Structure, dynamics and interaction study of Glutaminase Interacting Protein (GIP) and its complex with Glutaminase L and Brain-specific Angiogenesis Inhibitor 2 (BAI2) peptide and characterization of subunit A of Heterodisulfide Reductase (HdrA) from Methanothermobacter marburgensis

Abstract

Glutaminase interacting protein (GIP) is a 124 amino acid long protein containing a single PDZ domain. This protein intersects a number of important biological pathways. In many of these pathways, the mechanism of function of this domain is still unknown. Its involvement in cancer pathways makes it a good target for drug development.
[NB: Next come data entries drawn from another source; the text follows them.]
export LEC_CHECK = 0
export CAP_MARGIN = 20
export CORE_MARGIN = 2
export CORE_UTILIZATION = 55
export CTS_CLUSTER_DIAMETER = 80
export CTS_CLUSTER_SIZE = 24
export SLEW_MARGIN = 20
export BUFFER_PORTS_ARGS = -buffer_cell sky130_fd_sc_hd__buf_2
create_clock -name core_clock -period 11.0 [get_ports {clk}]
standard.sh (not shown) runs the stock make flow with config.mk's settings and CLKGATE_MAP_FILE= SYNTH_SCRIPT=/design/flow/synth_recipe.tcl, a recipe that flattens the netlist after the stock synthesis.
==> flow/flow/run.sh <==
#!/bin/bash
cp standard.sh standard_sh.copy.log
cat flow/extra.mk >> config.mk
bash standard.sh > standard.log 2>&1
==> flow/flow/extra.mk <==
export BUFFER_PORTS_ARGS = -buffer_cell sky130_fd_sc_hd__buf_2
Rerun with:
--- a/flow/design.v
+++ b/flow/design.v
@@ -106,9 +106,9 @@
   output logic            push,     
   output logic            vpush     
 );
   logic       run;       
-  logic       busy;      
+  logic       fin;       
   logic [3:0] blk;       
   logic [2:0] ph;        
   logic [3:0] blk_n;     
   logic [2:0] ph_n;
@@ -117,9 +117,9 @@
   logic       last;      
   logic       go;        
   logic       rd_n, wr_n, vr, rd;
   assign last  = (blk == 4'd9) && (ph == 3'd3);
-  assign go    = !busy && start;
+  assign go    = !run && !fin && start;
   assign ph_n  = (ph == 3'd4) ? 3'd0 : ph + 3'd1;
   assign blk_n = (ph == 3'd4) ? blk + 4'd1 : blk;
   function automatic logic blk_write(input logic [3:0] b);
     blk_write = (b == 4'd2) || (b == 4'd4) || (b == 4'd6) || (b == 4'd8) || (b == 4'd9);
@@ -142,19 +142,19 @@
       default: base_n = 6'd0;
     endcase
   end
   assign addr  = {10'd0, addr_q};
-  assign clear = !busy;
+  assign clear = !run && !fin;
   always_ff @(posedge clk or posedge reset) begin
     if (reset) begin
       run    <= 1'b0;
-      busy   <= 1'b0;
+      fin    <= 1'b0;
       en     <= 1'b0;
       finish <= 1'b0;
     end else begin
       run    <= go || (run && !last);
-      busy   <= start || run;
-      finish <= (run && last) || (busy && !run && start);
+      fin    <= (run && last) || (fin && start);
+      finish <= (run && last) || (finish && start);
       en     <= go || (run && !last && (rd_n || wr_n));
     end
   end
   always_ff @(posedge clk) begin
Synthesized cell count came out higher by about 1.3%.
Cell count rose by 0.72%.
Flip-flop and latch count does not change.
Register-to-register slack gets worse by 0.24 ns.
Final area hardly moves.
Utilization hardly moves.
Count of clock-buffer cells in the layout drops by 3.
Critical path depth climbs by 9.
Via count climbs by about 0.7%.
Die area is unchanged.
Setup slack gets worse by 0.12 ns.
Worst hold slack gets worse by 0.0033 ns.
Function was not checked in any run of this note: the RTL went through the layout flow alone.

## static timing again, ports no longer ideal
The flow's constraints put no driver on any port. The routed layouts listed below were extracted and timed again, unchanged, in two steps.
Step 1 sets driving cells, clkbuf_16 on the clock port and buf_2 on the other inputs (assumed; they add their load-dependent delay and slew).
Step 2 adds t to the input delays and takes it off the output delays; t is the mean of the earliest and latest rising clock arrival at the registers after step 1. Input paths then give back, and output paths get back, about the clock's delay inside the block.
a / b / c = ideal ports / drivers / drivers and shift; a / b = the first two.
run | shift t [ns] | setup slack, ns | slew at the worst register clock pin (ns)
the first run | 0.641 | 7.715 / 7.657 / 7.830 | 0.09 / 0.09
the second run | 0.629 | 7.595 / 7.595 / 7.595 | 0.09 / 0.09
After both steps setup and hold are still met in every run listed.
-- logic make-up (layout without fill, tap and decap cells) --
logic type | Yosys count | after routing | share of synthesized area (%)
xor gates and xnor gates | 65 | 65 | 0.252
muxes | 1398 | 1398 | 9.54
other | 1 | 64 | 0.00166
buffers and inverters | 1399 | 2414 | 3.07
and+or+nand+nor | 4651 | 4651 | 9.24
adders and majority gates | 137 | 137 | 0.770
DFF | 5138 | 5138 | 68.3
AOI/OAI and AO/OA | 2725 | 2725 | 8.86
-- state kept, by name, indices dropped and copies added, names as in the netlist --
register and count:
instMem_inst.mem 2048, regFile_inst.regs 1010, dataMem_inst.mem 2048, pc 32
We resolved the solution structures of both free GIP and GIP in complex with the C-terminal peptide analog of Glutaminase L to shed light on the mechanism of binding with the goal of future development of a potential inhibitor for GIP. To understand more of GIP’s function, interactions with two target peptides were investigated using different biophysical methods. One of the peptides was homologous to the C-terminus of brain-specific angiogenesis inhibitor 2 (BAI2) and the other one used had a consensus PDZ class I binding motif. Both of the peptides showed moderate binding affinity toward GIP with the BAI2 peptide having comparatively higher affinity. Elucidating the mechanism of interactions for different target partners would help to lay out the network of function for GIP. In a separate project, to understand the mechanism of electron bifurcation in methanogenic archaea, efforts were made to purify either heterodisulfide reductase (Hdr) or the subunit A of Hdr (HdrA) from Methanothermobacter marburgensis or Methanococcus maripaludis. We were able to purify HdrA with limited purity and showed the presence of [4Fe-4S] clusters in HdrA through EPR studies. However, efforts to purify Hdr from both organisms were with limited success. It is important to continue the efforts to obtain pure Hdr/HdrA to investigate the mechanism by which electron bifurcation takes place within this enzyme complex.